● **Work task**
Your task is to quote the listing below exactly, beginning with its first line and ending on the line bearing "export SLEW_MARGIN = 40".

● **Data to examine**
==> config.mk <==
export PLATFORM = sky130hd
export DESIGN_NAME = audio_i2s_tx
export DESIGN_NICKNAME = d
export VERILOG_FILES = /design/src/rtl/audio_pkg.sv /design/src/rtl/audio_i2s_mix.sv /design/src/rtl/audio_i2s_tx.sv
export SDC_FILE = /design/constraint.sdc
export NUM_CORES = 1
export LEC_CHECK = 0
export ABC_AREA = 1
export CELL_PAD_IN_SITES_DETAIL_PLACEMENT = 1
export CELL_PAD_IN_SITES_GLOBAL_PLACEMENT = 1
export CORE_ASPECT_RATIO = 0.5
export CORE_MARGIN = 1
export CORE_UTILIZATION = 39
export DETAILED_ROUTE_END_ITERATION = 10
export GPL_TIMING_DRIVEN = 0
export PLACE_DENSITY = 0.83
export REMOVE_ABC_BUFFERS = 1
export SLEW_MARGIN = 40
export SYNTH_ARGS = -nofsm -noshare
export SYNTH_HDL_FRONTEND = slang
export SYNTH_HIERARCHICAL = 1
export SYNTH_SLANG_ARGS = --single-unit
==> constraint.sdc <==
create_clock -name CLK_50M -period 3.4 [get_ports CLK_50M]
set_input_delay 0.68 -clock CLK_50M [delete_from_list [all_inputs] [get_ports CLK_50M]]
set_output_delay 0.68 -clock CLK_50M [all_outputs]
set_load 0.03 [all_outputs]
## config.mk

```make
export PLATFORM = sky130hd
export DESIGN_NAME = fpf_decoder_23
export DESIGN_NICKNAME = d
export VERILOG_FILES = /design/src/rtl/fpf_decoder_23_pkg.sv /design/src/rtl/fpf_decoder_23_pattern_check.sv /design/src/rtl/fpf_decoder_23.sv
export SDC_FILE = /design/constraint.sdc
export NUM_CORES = 1
export LEC_CHECK = 0
export CAP_MARGIN = 20
export CORE_ASPECT_RATIO = 1.25
export CORE_MARGIN = 5
export CORE_UTILIZATION = 55
export CTS_CLUSTER_DIAMETER = 30
export DETAILED_ROUTE_END_ITERATION = 10
export GPL_TIMING_DRIVEN = 0
export PLACE_DENSITY = 0.87
export SETUP_SLACK_MARGIN = 0.5
export SYNTH_ARGS = -nofsm -noshare
export SYNTH_HDL_FRONTEND = slang
export SYNTH_SLANG_ARGS = --single-unit
```

## constraint.sdc

```tcl
create_clock -name clock -period 5.8 [get_ports clock]
set_input_delay 1.16 -clock clock [delete_from_list [all_inputs] [get_ports clock]]
set_output_delay 1.16 -clock clock [all_outputs]
set_load 0.1 [all_outputs]
```

## src/rtl/fpf_decoder_23_pkg.sv

```systemverilog
// Shared FNS header for the 23-wire FPF encoder/decoder pair.
// Holds the decoded value width (FBLEN23), the Fibonacci weights FNS01..FNS25,
// the partial-sum group boundaries (8/8/7 bits) and helpers that compute
// weighted group sums.
package fpf_decoder_23_pkg;

  localparam int unsigned FBLEN23 = 17;
  localparam int unsigned CODE_W  = 23;

  localparam int unsigned FNS01 = 1;
  localparam int unsigned FNS02 = 1;
  localparam int unsigned FNS03 = 2;
  localparam int unsigned FNS04 = 3;
  localparam int unsigned FNS05 = 5;
  localparam int unsigned FNS06 = 8;
  localparam int unsigned FNS07 = 13;
  localparam int unsigned FNS08 = 21;
  localparam int unsigned FNS09 = 34;
  localparam int unsigned FNS10 = 55;
  localparam int unsigned FNS11 = 89;
  localparam int unsigned FNS12 = 144;
  localparam int unsigned FNS13 = 233;
  localparam int unsigned FNS14 = 377;
  localparam int unsigned FNS15 = 610;
  localparam int unsigned FNS16 = 987;
  localparam int unsigned FNS17 = 1597;
  localparam int unsigned FNS18 = 2584;
  localparam int unsigned FNS19 = 4181;
  localparam int unsigned FNS20 = 6765;
  localparam int unsigned FNS21 = 10946;
  localparam int unsigned FNS22 = 17711;
  localparam int unsigned FNS23 = 28657;
  localparam int unsigned FNS24 = 46368;
  localparam int unsigned FNS25 = 75025;

  // Partial-sum groups: [7:0], [15:8], [22:16]
  localparam int unsigned GRP0_LO = 0;
  localparam int unsigned GRP0_HI = 7;
  localparam int unsigned GRP1_LO = 8;
  localparam int unsigned GRP1_HI = 15;
  localparam int unsigned GRP2_LO = 16;
  localparam int unsigned GRP2_HI = 22;

  typedef logic [FBLEN23-1:0] fns_val_t;

  typedef struct packed {
    fns_val_t p0;
    fns_val_t p1;
    fns_val_t p2;
  } psum_t;

  // Weight of codeword bit k is FNS(k+1).
  function automatic fns_val_t fns_weight(input int unsigned k);
    int unsigned w;
    case (k)
      0:       w = FNS01;
      1:       w = FNS02;
      2:       w = FNS03;
      3:       w = FNS04;
      4:       w = FNS05;
      5:       w = FNS06;
      6:       w = FNS07;
      7:       w = FNS08;
      8:       w = FNS09;
      9:       w = FNS10;
      10:      w = FNS11;
      11:      w = FNS12;
      12:      w = FNS13;
      13:      w = FNS14;
      14:      w = FNS15;
      15:      w = FNS16;
      16:      w = FNS17;
      17:      w = FNS18;
      18:      w = FNS19;
      19:      w = FNS20;
      20:      w = FNS21;
      21:      w = FNS22;
      22:      w = FNS23;
      23:      w = FNS24;
      24:      w = FNS25;
      default: w = 0;
    endcase
    return fns_val_t'(w);
  endfunction

  function automatic fns_val_t group_sum(input logic [CODE_W-1:0] code,
                                         input int unsigned lo,
                                         input int unsigned hi);
    fns_val_t s;
    s = '0;
    for (int unsigned k = lo; k <= hi; k++) begin
      if (code[k]) s = s + fns_weight(k);
    end
    return s;
  endfunction

endpackage

```

## src/rtl/fpf_decoder_23_pattern_check.sv

```systemverilog
// fpf_pattern_check: combinational forbidden-pattern detector.
// Flags any interior triplet (bits i+1,i,i-1 for i = 1..21) equal to 010 or
// 101. Bits 0 and 22 are never checked as centres.
// Ports:
//   i_code  in  23  codeword
//   o_err   out 1   forbidden pattern present
module fpf_pattern_check
  import fpf_decoder_23_pkg::*;
(
  input  logic [CODE_W-1:0] i_code,
  output logic              o_err
);

  always_comb begin
    o_err = 1'b0;
    for (int unsigned i = 1; i <= CODE_W - 2; i++) begin
      if (i_code[i+1 -: 3] == 3'b010 || i_code[i+1 -: 3] == 3'b101) o_err = 1'b1;
    end
  end

endmodule

```

## src/rtl/fpf_decoder_23.sv

```systemverilog
// fpf_decoder_23: two-stage pipelined decoder from 23-wire FPF codewords to
// their FNS binary value (sum of code_in[k] * FNS(k+1)).
// S1 registers three group partial sums, S2 registers their total.
// Optional build macro: FPF_CHECK_EN -- instantiates fpf_pattern_check and
// carries its flag through both stages on code_err; otherwise code_err = 0.
// Ports:
//   clock      in  1   rising-edge clock
//   reset      in  1   asynchronous active-high reset
//   code_in    in  23  received codeword
//   in_valid   in  1   code_in valid
//   in_ready   out 1   decoder can accept a word
//   data_out   out 17  decoded value
//   out_valid  out 1   data_out/code_err valid
//   out_ready  in  1   downstream accepts output
//   code_err   out 1   forbidden pattern seen (FPF_CHECK_EN only)
module fpf_decoder_23
  import fpf_decoder_23_pkg::*;
(
  input  logic               clock,
  input  logic               reset,
  input  logic [CODE_W-1:0]  code_in,
  input  logic               in_valid,
  output logic               in_ready,
  output logic [FBLEN23-1:0] data_out,
  output logic               out_valid,
  input  logic               out_ready,
  output logic               code_err
);

  logic         w_s2_adv;
  logic         w_s1_adv;
  psum_t        w_psum;
  psum_t        r_psum;
  logic         r_s1_valid;
  logic         r_out_valid;
  fns_val_t     r_data;

  // Backpressure ripples combinationally from out_ready to in_ready.
  assign w_s2_adv = !r_out_valid || out_ready;
  assign w_s1_adv = !r_s1_valid || w_s2_adv;

  always_comb begin
    w_psum.p0 = group_sum(code_in, GRP0_LO, GRP0_HI);
    w_psum.p1 = group_sum(code_in, GRP1_LO, GRP1_HI);
    w_psum.p2 = group_sum(code_in, GRP2_LO, GRP2_HI);
  end

  always_ff @(posedge clock or posedge reset) begin
    if (reset) begin
      r_s1_valid  <= 1'b0;
      r_psum      <= '0;
      r_out_valid <= 1'b0;
      r_data      <= '0;
    end else begin
      if (w_s1_adv) begin
        r_s1_valid <= in_valid;
        if (in_valid) r_psum <= w_psum;
      end
      if (w_s2_adv) begin
        r_out_valid <= r_s1_valid;
        // Max total is 75024 < 2^17, so no overflow handling is needed.
        if (r_s1_valid) r_data <= r_psum.p0 + r_psum.p1 + r_psum.p2;
      end
    end
  end

  assign in_ready  = w_s1_adv;
  assign out_valid = r_out_valid;
  assign data_out  = r_data;

`ifdef FPF_CHECK_EN
  logic w_chk_err;
  logic r_s1_err;
  logic r_out_err;

  fpf_pattern_check u_check (
    .i_code (code_in),
    .o_err  (w_chk_err)
  );

  // Error flag follows the same enables as the data so it stays aligned.
  always_ff @(posedge clock or posedge reset) begin
    if (reset) begin
      r_s1_err  <= 1'b0;
      r_out_err <= 1'b0;
    end else begin
      if (w_s1_adv && in_valid) r_s1_err  <= w_chk_err;
      if (w_s2_adv && r_s1_valid) r_out_err <= r_s1_err;
    end
  end

  assign code_err = r_out_err;
`else
  assign code_err = 1'b0;
`endif

endmodule

```

==> results of run 1 <==
what timing repair did:
item | in CTS | in global routing
pin swaps | 6 | 5
gates resized for setup | 25 | 40
setup buffers | 6 | 3
setup endpoints to repair | 11 | 11
per-stage QoR:
step / instances / hold WS [ns]
after global placement: 1079 / 0.461
after detailed placement: 1080 / 0.465
after CTS: 1102 / 0.475
after global routing: 1105 / 0.493
after floorplan: 875 / 0.450
final: 1105 / 0.468
report_power, final:
group / internal (mW) / total (mW) / switching, mW
clock network: 0.341 / 0.505 / 0.164
registers: 0.551 / 0.661 / 0.110
logic: 0.821 / 2.16 / 1.34
cell families after synthesis:
| group | synth area share (%) |
|---|---|
| AOI/OAI and AO/OA | 24.1 |
| and+or+nand+nor | 21.2 |
| xor gates and xnor gates | 15.6 |
| buffers and inverters | 4.74 |
| adders and majority gates | 11.8 |
| muxes | 1.81 |
| DFF | 20.6 |
| other | 0.0542 |
flip-flops by register name (all words and copies together), names as in the netlist:
signal and flops:
data_out 17, out_valid 1, r_psum 38, r_s1_valid 1
final timing paths:
kind,start,end,cells past startpoint
max reg2reg,r_psum[1],data_out[15],17
max,code_in[18],r_psum[15],20
min,data_out[5],data_out[5],2
min reg2reg,data_out[5],data_out[5],2
max in group asynchronous,reset,r_psum[24],3
min in group asynchronous,reset,data_out[14],2
worst max-delay path, cell delays in order:
cell,delay (ns)
clkdlybuf4s15_1,0.28
buf_6,0.18
inv_2,0.08
ha_1,0.30
buf_4,0.21
inv_1,0.08
ha_1,0.21
nor2b_1,0.13
xnor3_2,0.34
and2b_1,0.22
nor2b_1,0.16
xnor2_2,0.15
o21bai_2,0.25
a211o_1,0.32
a31oi_2,0.22
o21ai_1,0.11
and2_4,0.18
a311o_1,0.37
a211o_1,0.31
o211ai_1,0.08
final cells by class:
class	instances	area, um2	share of cell area [%]
clock inverter	3	40.0	0.489
clock buffer	13	250	3.06
multi-input combinational	737	5440	66.4
timing repair buffer	50	485	5.93
tap	164	205	2.51
sequential	57	1430	17.4
buffer	34	163	1.99
inverter	47	176	2.16
metal layers:
layer | GRT usage (%) | up-vias | wire, um
met5 | 0 | - | 0
met4 | 8.83 | 0 | 537
met3 | 3.24 | 40 | 505
met2 | 38.7 | 120 | 8010
met1 | 23.7 | 2899 | 6190
li1 | - | 3207 | -
layout by cell type, fill, tap and decap left out, types with 5 or more instances in the layout:
master,netlist,layout
or2_2,5,5
clkbuf_16,0,9
inv_2,2,5
and3_1,8,8
buf_4,4,13
nor2_1,41,40
nand3b_1,6,6
and2_1,8,7
ha_1,51,48
xnor2_2,1,7
a21oi_1,39,37
a31oi_1,9,6
o211ai_1,10,10
clkbuf_1,22,24
nor3_1,10,9
o21ai_0,89,87
nand2b_1,18,18
a211oi_1,6,5
nand4_1,7,7
or3_1,6,6
o31ai_1,9,9
o21ai_1,6,5
dfrtp_1,57,57
nand2_1,123,122
xnor2_1,64,58
xor2_2,2,5
xor2_1,46,42
inv_1,44,41
clkdlybuf4s50_1,0,37
mux2i_1,8,6
buf_2,7,5
a211o_1,6,6
fa_1,9,9
nand3_1,32,32
nor2b_1,13,11
a21o_1,14,14
==> run_results.csv, run 1 <==
group,metric,value,unit
power,powerDensity,406,nW/um2
logic_synthesis,synth_common_cells,"nand2_1, o21ai_0, xnor2_1",
logic_synthesis,ys_warn_count,0,
logic_synthesis,synth_top_cell_area_share,20.6,%
timing,setup_violations,0,
timing,final_hold_viol_count,0,
timing,worst_pin_slew,0.970,ns
power,p_total,3.33,mW
logic_synthesis,avgSynthCellArea,7.90,um2
logic_synthesis,yosysTopAreaCell,"dfrtp_1",
drt,vias,6266,
layout,final_util,67.0,%
layout,diodes,0,
logic_synthesis,async_flop_share,100,%
status,outcome,"completed",
logic_synthesis,syn_nets,962,
clock_network,clock_sinks,57,
critical_path,arrival,5.34,ns
timing,clock_skew,0.00374,ns
drt,ant_nets,0,
drt,first_iter_violations,258,
floorplan,std_cell_rows,45,
global_route,grt_pass1_wl,26100,um
global_route,gr-usage-all-layers,21.1,%
logic_synthesis,synthesis.area,6910,um2
floorplan,die_h,135,um
critical_path,worst_setup_path_end_kind,"flip-flop",
floorplan,core_area,12200,um2
floorplan,start_util,56.6,%
placed_design,dp_worst_setup_slack,-0.506,ns
floorplan,die_w,110,um
logic_synthesis,ys_types,85,
timing,timing.final.crit_share,87.9,%
floorplan,pin_count,47,
drt,wl_per_cell,13.8,um
logic_synthesis,synth.most_common_cell,"nand2_1",
timing,layout_min_cycle_time,5.10,ns
drt,drcViolationCount,0,
drt,routed_wl,15200,um
timing,fmax,196,MHz
placed_design,dp_hpwl,12200,um
critical_path,path_class,"input port to flip-flop",
global_route,grt_antenna_before_repair,0,
clock_network,numCtsBuffers,9,
global_route,gr-total-overflow,0,
placed_design,place.port_buffers,40,
power,p_leak,3.50,nW
hold_path,hp-class,"flip-flop to flip-flop",
layout,drive_gt1_share,12.2,%
clock_network,cts_max_level,3,
clock_network,path_clk_slew,0.05,ns
logic_synthesis,synthFlopType,"dfrtp_1",
placed_design,gp_congestion,0.880,
critical_path,crit_required,6.04,ns
layout,fin_nets,1023,
logic_synthesis,synth_enable_flop_cells,0,
timing,finalMaxSlewViolations,0,
floorplan,dieArea,14900,um2
clock_network,cts_tree,"yes",
logic_synthesis,synth_area_leaders,"dfrtp_1, ha_1, xnor2_1",
drt,via_per_inst,5.67,
logic_synthesis,synthCells,875,
timing,fin_setup_tns,0,ns
layout,nFillCells,1001,
clock_network,ctsHoldBuffers,0,
layout,area_growth,18.3,%
timing,fin_ws,0.700,ns
logic_synthesis,ys_ff_latch,57,
drt,dr.pass1.iters,4,
placed_design,post_dp_cell_area,7540,um2
clock_network,root_buffer,"clkbuf_16",
global_route,grt_pass1_vias,5964,
run,drv_cap,0,
timing,rsz0062_at_grt,"false",
critical_path,worstPathMaxFanout,10,
logic_synthesis,ys_seq_area_share,20.6,%
critical_path,reg2reg_setup_slack,2.06,ns
power,max-vdd-ir-drop,0.343,mV
timing,slew_headroom,35.1,%
layout,final_cell_area,8180,um2
critical_path,setup.worst_path.start_class,"input port",
global_route,grt_max_degree,40,
clock_network,clock_path_buffers,2,
clock_network,clk_latency,0.32,ns
No activity file was read; power rests on OpenSTA's default activity.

● **The answer**
==> config.mk <==
export PLATFORM = sky130hd
export DESIGN_NAME = audio_i2s_tx
export DESIGN_NICKNAME = d
export VERILOG_FILES = /design/src/rtl/audio_pkg.sv /design/src/rtl/audio_i2s_mix.sv /design/src/rtl/audio_i2s_tx.sv
export SDC_FILE = /design/constraint.sdc
export NUM_CORES = 1
export LEC_CHECK = 0
export ABC_AREA = 1
export CELL_PAD_IN_SITES_DETAIL_PLACEMENT = 1
export CELL_PAD_IN_SITES_GLOBAL_PLACEMENT = 1
export CORE_ASPECT_RATIO = 0.5
export CORE_MARGIN = 1
export CORE_UTILIZATION = 39
export DETAILED_ROUTE_END_ITERATION = 10
export GPL_TIMING_DRIVEN = 0
export PLACE_DENSITY = 0.83
export REMOVE_ABC_BUFFERS = 1
export SLEW_MARGIN = 40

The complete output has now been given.